**config.mk**
```make
export PLATFORM = sky130hd
export DESIGN_NAME = pulse_peak_finder
export DESIGN_NICKNAME = d
export VERILOG_FILES = /design/src/rtl/pulse_peak_finder.sv
export SDC_FILE = /design/constraint.sdc
export NUM_CORES = 1
export LEC_CHECK = 0
export CAP_MARGIN = 5
export CORE_AREA = 2 2 172 174
export DETAILED_ROUTE_END_ITERATION = 6
export DIE_AREA = 0 0 174 176
export SLEW_MARGIN = 20
export SYNTH_ARGS = -nofsm -noshare
export SYNTH_HDL_FRONTEND = slang
export SYNTH_SLANG_ARGS = --single-unit
```
**constraint.sdc**
```tcl
create_clock -name clk -period 3.1 [get_ports clk]
set_clock_uncertainty 0.15 [all_clocks]
set_input_delay 0.31 -clock clk [delete_from_list [all_inputs] [get_ports clk]]
set_output_delay 0.31 -clock clk [all_outputs]
set_load 0.01 [all_outputs]
```
**src/rtl/pulse_peak_finder.sv**
```systemverilog
`default_nettype none
// pulse_peak_finder: threshold pulse detector emitting {peak amplitude, peak time, width} records
// over valid/ready. Define PEAK_BASELINE_EN to subtract a 16-sample running-average baseline.
module pulse_peak_finder #(
  parameter int DATA_W    = 16,
  parameter int TS_W      = 32,
  parameter int MIN_WIDTH = 2,
  parameter int DEAD_TIME = 8
) (
  input  logic                     clk,
  input  logic                     reset,
  input  logic signed [DATA_W-1:0] in_data,
  input  logic signed [DATA_W-1:0] threshold,
  output logic                     peak_valid,
  input  logic                     peak_ready,
  output logic signed [DATA_W-1:0] peak_amp,
  output logic [TS_W-1:0]          peak_time,
  output logic [7:0]               peak_width,
  output logic [7:0]               drop_cnt
);
  localparam int DC_W = (DEAD_TIME < 2) ? 1 : $clog2(DEAD_TIME + 1);

  localparam logic [1:0] ST_IDLE  = 2'd0;
  localparam logic [1:0] ST_PULSE = 2'd1;
  localparam logic [1:0] ST_DEAD  = 2'd2;

  logic [1:0]               state_q, state_d;
  logic signed [DATA_W-1:0] s_q, max_q, baseline;
  logic [TS_W-1:0]          ts_cnt_q, ts_q, tmax_q;
  logic [7:0]               width_q;
  logic [DC_W-1:0]          dcnt_q;
  logic signed [DATA_W:0]   diff, thr_ext, amp_full;
  logic signed [DATA_W-1:0] amp_sat;
  logic                     above, width_ok, start, track, emit;

  logic                     valid_q;
  logic signed [DATA_W-1:0] amp_q;
  logic [TS_W-1:0]          time_q;
  logic [7:0]               wout_q, drop_q;

  always_ff @(posedge clk) begin
    if (reset) begin
      s_q      <= '0;
      ts_q     <= '0;
      ts_cnt_q <= '0;
    end else begin
      s_q      <= in_data;
      ts_q     <= ts_cnt_q;
      ts_cnt_q <= ts_cnt_q + TS_W'(1);
    end
  end

`ifdef PEAK_BASELINE_EN
  logic signed [DATA_W-1:0] hist_q [16];
  logic signed [DATA_W+3:0] sum_q;

  // The sample that trips the threshold belongs to the pulse, so it is kept out of the window.
  always_ff @(posedge clk) begin
    if (reset) begin
      sum_q <= '0;
      for (int i = 0; i < 16; i++) hist_q[i] <= '0;
    end else if (state_q == ST_IDLE && !above) begin
      sum_q     <= sum_q + {{4{s_q[DATA_W-1]}}, s_q} - {{4{hist_q[15][DATA_W-1]}}, hist_q[15]};
      hist_q[0] <= s_q;
      for (int i = 1; i < 16; i++) hist_q[i] <= hist_q[i-1];
    end
  end

  assign baseline = sum_q[DATA_W+3:4];
`else
  assign baseline = '0;
`endif

  assign diff     = {s_q[DATA_W-1], s_q} - {baseline[DATA_W-1], baseline};
  assign thr_ext  = {threshold[DATA_W-1], threshold};
  assign above    = diff > thr_ext;
  assign width_ok = 32'(width_q) >= MIN_WIDTH;
  assign amp_full = {max_q[DATA_W-1], max_q} - {baseline[DATA_W-1], baseline};

  always_comb begin
    amp_sat = amp_full[DATA_W-1:0];
    if (amp_full[DATA_W] != amp_full[DATA_W-1])
      amp_sat = amp_full[DATA_W] ? {1'b1, {(DATA_W-1){1'b0}}} : {1'b0, {(DATA_W-1){1'b1}}};
  end

  always_ff @(posedge clk) begin
    if (reset) state_q <= ST_IDLE;
    else       state_q <= state_d;
  end

  always_comb begin
    state_d = state_q;
    case (state_q)
      ST_IDLE:  if (above) state_d = ST_PULSE;
      ST_PULSE: if (!above) state_d = (width_ok && DEAD_TIME != 0) ? ST_DEAD : ST_IDLE;
      ST_DEAD:  if (dcnt_q == DC_W'(1)) state_d = ST_IDLE;
      default:  state_d = ST_IDLE;
    endcase
  end

  always_comb begin
    start = (state_q == ST_IDLE)  && above;
    track = (state_q == ST_PULSE) && above;
    emit  = (state_q == ST_PULSE) && !above && width_ok;
  end

  always_ff @(posedge clk) begin
    if (reset) begin
      max_q   <= '0;
      tmax_q  <= '0;
      width_q <= '0;
      dcnt_q  <= '0;
    end else begin
      if (start) begin
        max_q   <= s_q;
        tmax_q  <= ts_q;
        width_q <= 8'd1;
      end else if (track) begin
        if (width_q != 8'hFF) width_q <= width_q + 8'd1;
        if (s_q > max_q) begin
          max_q  <= s_q;
          tmax_q <= ts_q;
        end
      end
      if (emit)                   dcnt_q <= DC_W'(DEAD_TIME);
      else if (state_q == ST_DEAD) dcnt_q <= dcnt_q - DC_W'(1);
    end
  end

  // A held record wins over a new one unless it is being handed off this very cycle.
  always_ff @(posedge clk) begin
    if (reset) begin
      valid_q <= 1'b0;
      amp_q   <= '0;
      time_q  <= '0;
      wout_q  <= '0;
      drop_q  <= '0;
    end else if (emit && valid_q && !peak_ready) begin
      if (drop_q != 8'hFF) drop_q <= drop_q + 8'd1;
    end else if (emit) begin
      valid_q <= 1'b1;
      amp_q   <= amp_sat;
      time_q  <= tmax_q;
      wout_q  <= width_q;
    end else if (valid_q && peak_ready) begin
      valid_q <= 1'b0;
    end
  end

  assign peak_valid = valid_q;
  assign peak_amp   = amp_q;
  assign peak_time  = time_q;
  assign peak_width = wout_q;
  assign drop_cnt   = drop_q;

endmodule
`default_nettype wire

```
==> results.toml, run 1 <==
[timing]
fmax_ghz = 0.342
finalCritPeriodShare_pct = 94.4
maxSlewViolCount = 0
setup_tns_ns = 0
fin_crit_ns = 2.93
relSlewSlack_pct = 52.7
worstMarginPinSlew_ns = 0.709
final_hold_viol_count = 0
finalSetupViolCount = 0

[floorplanning]
initial_core_util_pct = 29.8
die_h_um = 176
dieWidth_um = 174
core_area_mm2 = 0.0285
io_pins = 100
rows = 62
dieArea_mm2 = 0.0306

[finish]
layout.nets = 1081
fin_util_pct = 37.9
synthToLayoutAreaGrowth_pct = 27.2
mostFrequentLayoutCell = "dfxtp_1"
finalInstanceArea_mm2 = 0.0108
fill_cells = 2940
diodes = 0
final_cell_mix = "dfxtp_1, nand2_1, mux2i_1"
drive_gt1_share_pct = 8.12
fin_cells = 1406

[synthesis]
syn_inst = 891
avgSynthCellArea_um2 = 9.54
ys.flop_type = "dfxtp_1"
syn_area_mm2 = 0.00850
ys_types = 51
synth_edf_count = 0
synth_async_sr_flop_share_pct = 0
ys_ff_latch = 207
seq_area_frac_synth_pct = 48.7
syn-num-nets = 964
ys_warn_count = 0

[cts]
holdBufCountCts = 0
clock-sinks = 207
h-tree-depth = 1
cts_tree = "done"
clk_latency_ns = 0.50
clk_pin_slew_ns = 0.06
cts_root_buf = "clkbuf_16"
numCtsBuffers = 23
cts_buffer_depth = 3

[worst_setup_path]
cp_data_arrival_time_ns = 3.13
worstPathMaxFanout = 20
cp-end-kind = "register"
cp-start-kind = "register"
cp_data_required_time_ns = 3.30
setup.worst_path.class = "register to register"

[drt]
via_count = 6192
route.met2.wl_um = 8690
antenna_left = 0
wl_per_cell_um = 13.2
wl_met3_um = 863
firstDrtPassIters = 4
routed_wl_um = 18600
avgViaCountPerCell = 4.40
drt_first_iter_violations = 328
top_layer_used = "met4"
drc = 0
wl_met1_um = 8710

[global_route]
grt_pass1_vias = 6120
antenna_found_initial = 0
grt_usage_pct = 12.0
grt_overflow = 0
grt_start_max_net_pins = 157
grt_first_pass_wirelength_um = 30700

[placed_design]
place_inst = 1362
port_buffers = 99
gp_congestion = 0.771
placed_area_mm2 = 0.0100
dpl.hpwl_um = 12600

[outcome]
status = "finished, final reports clean"

[power]
power_leakage_nw = 4.05
ir_drop_v = 0.000351
power_density_mw_per_mm2 = 531
finalPower_w = 0.00575

[flow_run]
maxCapViolCount = 0

[min_path]
worstHoldPathType = "input port to register"
cell usage after synthesis (2+ instances only):
library cell / instances / area share (%)
a31oi_1: 3 / 0.22
mux2i_1: 106 / 12
nor4_4: 2 / 0.50
buf_1: 2 / 0.088
nand3_1: 20 / 1.2
nor4_1: 7 / 0.52
nor3_1: 5 / 0.29
or3_1: 9 / 0.66
a21oi_1: 25 / 1.5
clkbuf_1: 28 / 1.2
buf_6: 8 / 1.1
o21ai_0: 11 / 0.65
o31ai_1: 5 / 0.44
buf_4: 3 / 0.26
a21o_1: 3 / 0.26
and4_1: 2 / 0.21
mux2_1: 3 / 0.40
and2_1: 3 / 0.22
or2_2: 3 / 0.22
o211ai_1: 2 / 0.18
xor2_1: 20 / 2.1
nand4_1: 17 / 1.3
nor2b_1: 56 / 4.1
or4_1: 4 / 0.35
inv_1: 38 / 1.7
and3_1: 8 / 0.59
xnor2_1: 10 / 1.0
ha_1: 38 / 5.6
dfxtp_1: 207 / 49
nand2_1: 122 / 5.4
nor2_1: 101 / 4.5
through the flow:
step	worst slack [ns]	hold WS, ns
detailed placement	-0.398	0.284
floorplan	0.427	0.271
CTS	0.0467	0.125
global route	-0.0329	0.155
finish	0.174	0.139
global placement	-0.303	0.276
worst max-delay path, cell delays in order (launching register included):
cell and delay, ns:
dfxtp_1 0.36, ha_1 0.32, nand4_1 0.17, buf_4 0.20, a2111o_1 0.34, and3_4 0.22, buf_4 0.14, nor4_4 0.26
clkbuf_8 0.34, mux2i_1 0.22, nor2_1 0.06
worst paths after layout:
check / startpoint / to / slack (ns) / cells past startpoint
max: s_q[14] / peak_amp[14] / 0.17 / 10
min: reset / tmax_q[0] / 0.14 / 4
max reg2reg: s_q[14] / peak_amp[14] / 0.17 / 10
min reg2reg: ts_q[28] / tmax_q[28] / 0.28 / 2
sequential cells by signal, indices dropped and copies added (netlist names):
name and flops:
max_q 16, state_q 2, width_q 8, peak_time 32, s_q 16, ts_q 32, ts_cnt_q 32, peak_amp 16
drop_cnt 8, tmax_q 32, peak_width 8, peak_valid 1, dcnt_q 4
report_power, final:
group,internal (W),switching (W)
logic,0.000235,0.000262
clock network,0.00148,0.00103
registers,0.00270,0.0000373
total,0.00442,0.00133
layer usage:
metal | track usage, % | up-vias
li1 | - | 3215
met1 | 15.4 | 2856
met2 | 20.4 | 99
met3 | 2.52 | 22
met4 | 3.12 | 0
met5 | 0 | -
area by class of cell:
type                            instances  area, um^2  area share (%)
Clock buffer                           34         667            6.17
Clock inverter                          5        32.5           0.301
Inverter                               39         146            1.35
Multi-Input combinational cell        603        4000            37.0
Sequential cell                       207        4140            38.3
Tap cell                              384         480            4.44
Timing Repair Buffer                  134        1350            12.5
repair_timing:
| action | CTS | global route |
|---|---|---|
| setup endpoints to repair | 0 | 105 |
| buffers inserted | 0 | 4 |
| gates resized for setup | 0 | 9 |
logic make-up after synthesis:
| family | share of synthesized area (%) |
|---|---|
| simple gates | 20.4 |
| flops | 48.7 |
| mux | 12.9 |
| buf+inv | 4.43 |
| compound gates | 4.89 |
| fa+ha+maj | 5.59 |
| xor+xnor | 3.09 |
Power figures use the tool's default switching activity.
==> run 2: changes to the inputs <==
--- a/config.mk
+++ b/config.mk
@@ -9,6 +9,8 @@
 export CORE_AREA = 2 2 172 174
 export DETAILED_ROUTE_END_ITERATION = 6
 export DIE_AREA = 0 0 174 176
+export GPL_TIMING_DRIVEN = 1
+export SETUP_SLACK_MARGIN = 0.02
 export SLEW_MARGIN = 20
 export SYNTH_ARGS = -nofsm -noshare
 export SYNTH_HDL_FRONTEND = slang
==> run 2 against run 1 <==
Against the previous run:
- critical path depth is 1 higher
- routed wire length hardly changed
- core utilization hardly changed
- count of clock-buffer cells in the layout stayed put
- first-iteration DRC count is 7.9% lower
- largest power group unchanged
==> results.toml, run 2 (same netlist as run 1, synthesis figures left out) <==
[cts]
cts_buffer_depth = 3
h-tree-depth = 1
numCtsBuffers = 23
clock-sinks = 207
cts_tree = "done"
clk_latency_ns = 0.50
cts_root_buf = "clkbuf_16"
holdBufCountCts = 0
clk_pin_slew_ns = 0.06

[timing]
fin_crit_ns = 2.92
rsz0062_at_grt = "yes"
finalSetupViolCount = 0
finalCritPeriodShare_pct = 94.1
hold_ws_ns = 0.139
setup_tns_ns = 0
final_hold_viol_count = 0
relSlewSlack_pct = 52.5
fmax_ghz = 0.343
worstMarginPinSlew_ns = 0.712
maxSlewViolCount = 0

[worst_setup_path]
cp-start-kind = "register"
cp_data_arrival_time_ns = 3.18
worstPathMaxFanout = 14
r2r_end = "tmax_q[19]"
ff2ff_path_depth = 11
setup.worst_path.class = "register to register"
reg2reg_from = "max_q[11]"
cp-end-kind = "register"
cp_data_required_time_ns = 3.36
crit_start = "max_q[11]"
r2r_setup_slack_ns = 0.18

[placed_design]
dpl.hpwl_um = 12600
gp_congestion = 0.771
place_inst = 1362
port_buffers = 99

[global_route]
grt_first_pass_wirelength_um = 30700
grt_pass1_vias = 6120
grt_start_max_net_pins = 157
grt_usage_pct = 12.0
grt_overflow = 0
antenna_found_initial = 0

[power]
power_density_mw_per_mm2 = 531
power_leakage_nw = 4.06
finalPower_w = 0.00575
ir_drop_v = 0.000351

[drt]
via_count = 6178
firstDrtPassIters = 5
wl_per_cell_um = 13.2
drt_first_iter_violations = 302
routed_wl_um = 18600
drc = 0
antenna_left = 0
avgViaCountPerCell = 4.39

[min_path]
min_from = "reset"
whs_endpoint = "tmax_q[0]"
worstHoldPathType = "input port to register"
min_delay_path_depth = 4

[floorplanning]
rows = 62
initial_core_util_pct = 29.8
core_area_mm2 = 0.0285
dieArea_mm2 = 0.0306
dieWidth_um = 174
die_h_um = 176
io_pins = 100

[finish]
fin_cells = 1407
layout.nets = 1082
multi_input_area_mm2 = 0.00400
register_area_mm2 = 0.00414
drive_gt1_share_pct = 8.31
fill_cells = 2937
diodes = 0
final_cell_mix = "dfxtp_1, nand2_1, mux2i_1"
mostFrequentLayoutCell = "dfxtp_1"
synthToLayoutAreaGrowth_pct = 27.4

[outcome]
status = "finished, final reports clean"

[flow_run]
maxCapViolCount = 0
run 2: cell type report:
cell class | count | share of cell area, %
inverter | 39 | 1.35
tap | 384 | 4.44
clock buffer | 34 | 6.16
sequential | 207 | 38.3
multi-input combinational | 603 | 37.0
timing repair buffer | 135 | 12.5
clock inverter | 5 | 0.300
run 2: what timing repair did:
action,CTS,global route
resized for setup,0,10
endpoints found under the setup margin,0,108
buffers inserted,0,5
run 2: power breakdown:
part	switching (W)	internal (W)
clock	0.00103	0.00148
sequential	0.0000372	0.00270
combinational	0.000263	0.000236
total	0.00133	0.00442
run 2: metal layers:
| layer | share of wire [%] | vias up | global-route usage, % |
|---|---|---|---|
| met4 | 1.7 | 0 | 3.12 |
| met1 | 47 | 2846 | 15.4 |
| met5 | 0 | - | 0 |
| li1 | - | 3218 | - |
| met2 | 47 | 92 | 20.4 |
| met3 | 4.7 | 22 | 2.52 |
run 2: critical path: stages (launching register included):
cell	delay, ns
dfxtp_1	0.35
inv_1	0.05
ha_1	0.30
nand4_1	0.17
nor4_2	0.36
a21boi_0	0.25
a2111oi_1	0.09
mux2i_1	0.20
a211oi_4	0.33
buf_4	0.18
buf_12	0.16
mux2i_1	0.22
run 2: worst max-delay path by stage:
stage | to | slack [ns] | depth (start not counted)
4_1_cts | peak_amp[14] | 0.05 | 10
2_1_floorplan | drop_cnt[5] | 0.43 | 10
6_report | tmax_q[19] | 0.18 | 11
3_5_place_dp | peak_amp[14] | -0.40 | 12
3_3_place_gp | peak_amp[1] | -0.30 | 12
5_1_grt | tmax_q[19] | -0.007 | 11
run 2: per-stage QoR:
step | util [%] | instance area [um^2] | setup slack (ns)
detailed placement | 35.1 | 10000 | -0.398
global route | 37.9 | 10800 | -0.00744
CTS | 37.6 | 10700 | 0.0467
finish | 37.9 | 10800 | 0.183
floorplan | - | 8500 | 0.427
global placement | 35.1 | 10000 | -0.303
==> run 3: changes to the inputs <==
==> constraint.sdc (replaced) <==
create_clock -name clk -period 3.3 [get_ports clk]
set_clock_uncertainty 0.15 [all_clocks]
set_input_delay 0.33 -clock clk [delete_from_list [all_inputs] [get_ports clk]]
set_output_delay 0.33 -clock clk [all_outputs]
set_load 0.01 [all_outputs]
==> run 3 against run 2 <==
Against the previous run:
- global-route usage decreased by 0.11 points
- combinational power decreased by 13%
- cell count decreased by 0.28%
- fmax decreased by 1.3%
- setup slack improved by 0.16 ns
==> results.toml, run 3 (same netlist as run 1, synthesis figures left out) <==
[worst_setup_path]
r2r_setup_slack_ns = 0.35
critPathBufInv = 2
max_stage_delay_ns = 0.45
worstPathMaxFanout = 32
setup.worst_path.class = "register to register"
cp_slowest_cell = "nor4_1"
crit_start = "max_q[15]"
critPathTopFamily = "compound AO/OA/AOI/OAI gates"
crit_chain = "inv_1 -> ha_1 -> nand4_1 -> nor4_1 -> a21boi_0 -> a2111oi_1 -> mux2i_1 -> a211oi_4 -> buf_12 -> mux2i_1"
path_common_cell = "mux2i_1"
path_depth = 10
reg2reg_from = "max_q[15]"
cp_data_required_time_ns = 3.58
ff2ff_path_depth = 10
cp_data_arrival_time_ns = 3.23
r2r_end = "tmax_q[12]"
cp-start-kind = "register"
crit_end = "tmax_q[12]"
cp-end-kind = "register"

[floorplanning]
io_pins = 100
dieWidth_um = 174
die_h_um = 176
rows = 62
initial_core_util_pct = 29.8
dieArea_mm2 = 0.0306
core_area_mm2 = 0.0285

[placed_design]
port_buffers = 99
gp_congestion = 0.750
place_inst = 1362
dpl.hpwl_um = 12800
pre_cts_slack_ns = -0.145

[cts]
cts_tree = "done"
clock-sinks = 207
cts.repair.resized = 0
postCtsSetupRepairBufs = 0
holdBufCountCts = 0
cts_buffer_depth = 3
h-tree-depth = 1
numCtsBuffers = 23
cts_root_buf = "clkbuf_16"
clk_latency_ns = 0.50
clk_pin_slew_ns = 0.06

[finish]
fin_cells = 1403
layout.nets = 1076
synthToLayoutAreaGrowth_pct = 27.6
drive_gt1_share_pct = 8.15
mostFrequentLayoutCell = "dfxtp_1"
diodes = 0
final_cell_mix = "dfxtp_1, nand2_1, mux2i_1"

[drt]
antenna_left = 0
firstDrtPassIters = 4
avgViaCountPerCell = 4.45
drt_first_iter_violations = 346
wl_per_cell_um = 13.0
drc = 0
via_count = 6241
routed_wl_um = 18300

[timing]
relSlewSlack_pct = 36.8
finalSetupViolCount = 0
fin_ws_ns = 0.346
rsz0062_at_grt = "no"
final_hold_viol_count = 0
maxSlewViolCount = 0
fmax_ghz = 0.339
fin_crit_ns = 2.95
finalCritPeriodShare_pct = 89.5
worstMarginPinSlew_ns = 0.948

[global_route]
grt_start_max_net_pins = 93
grt_overflow = 0
grt_first_pass_wirelength_um = 30400
grt_usage_pct = 11.9
antenna_found_initial = 0
grt_pass1_vias = 6029

[power]
power_density_mw_per_mm2 = 513
ir_drop_v = 0.000314
power_leakage_nw = 4.07

[outcome]
status = "finished, final reports clean"

[flow_run]
maxCapViolCount = 0

[min_path]
worstHoldPathType = "input port to register"
==> run 3: changes by cell type in the layout (fill, tap and decap cells not counted), moves of 2 or more <==
cell	change
buf_12	+3
buf_4	-4
buf_6	-3
clkbuf_1	-6
clkbuf_8	+4
clkinv_2	+2
nor4_1	+2
nor4_2	-2
==> run 3: worst reg2reg max path, delay by kind of cell, from the launching register on <==
kind	cells	cell delay (ns)
AND/OR/NAND/NOR	2	0.62
multiplexers	2	0.44
flip-flops	1	0.36
adder cells (fa/ha/maj)	1	0.31
AO/OA/AOI/OAI	3	0.67
buffers and inverters	2	0.34
==> run 3: routing by layer <==
| layer | part of all wire (%) | track usage [%] | vias to the layer above |
|---|---|---|---|
| li1 | - | - | 3212 |
| met1 | 46 | 15.4 | 2907 |
| met2 | 47 | 19.9 | 88 |
| met3 | 3.9 | 2.20 | 34 |
| met4 | 2.7 | 4.17 | 0 |
| met5 | 0 | 0 | - |
==> run 3: power by group <==
group	internal (W)	switching (W)	total [W]
Clock	0.00157	0.000992	0.00257
Combinational	0.000199	0.000233	0.000432
Sequential	0.00254	0.0000349	0.00257
Total	0.00431	0.00126	0.00557
==> run 3: per-stage QoR <==
stage | hold WS (ns) | util, % | total power, W | TNS (ns) | instance area (um^2)
2_1_floorplan | 0.271 | - | 0.00292 | 0 | 8500
3_3_place_gp | 0.276 | 35.3 | 0.00306 | -2.48 | 10100
3_5_place_dp | 0.282 | 35.3 | 0.00306 | -8.69 | 10100
4_1_cts | 0.225 | 38.0 | 0.00564 | 0 | 10800
5_1_grt | 0.234 | 38.0 | 0.00580 | 0 | 10800
6_report | 0.237 | 38.0 | 0.00557 | 0 | 10800
==> run 3: how the worst min path moves through the flow <==
stage	slack (ns)	end	startpoint	depth (start not counted)
after global placement	0.28	tmax_q[13]	ts_q[13]	2
after floorplan	0.27	ts_cnt_q[0]	ts_cnt_q[0]	1
after detailed placement	0.28	tmax_q[13]	ts_q[13]	2
final	0.24	s_q[5]	in_data[5]	2
after CTS	0.23	s_q[5]	in_data[5]	2
after global routing	0.23	s_q[5]	in_data[5]	2
==> run 3: cell type report <==
type	instances	area (um^2)
Clock buffer	33	713
Tap cell	384	480
Timing Repair Buffer	129	1310
Inverter	39	146
Multi-Input combinational cell	603	3980
Fill cell	2889	17700
Sequential cell	207	4140
Clock inverter	8	71.3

####################

> Directions for this task
Tally the lines of the material in which the word "through" appears. Output the count alone.

> Your response
2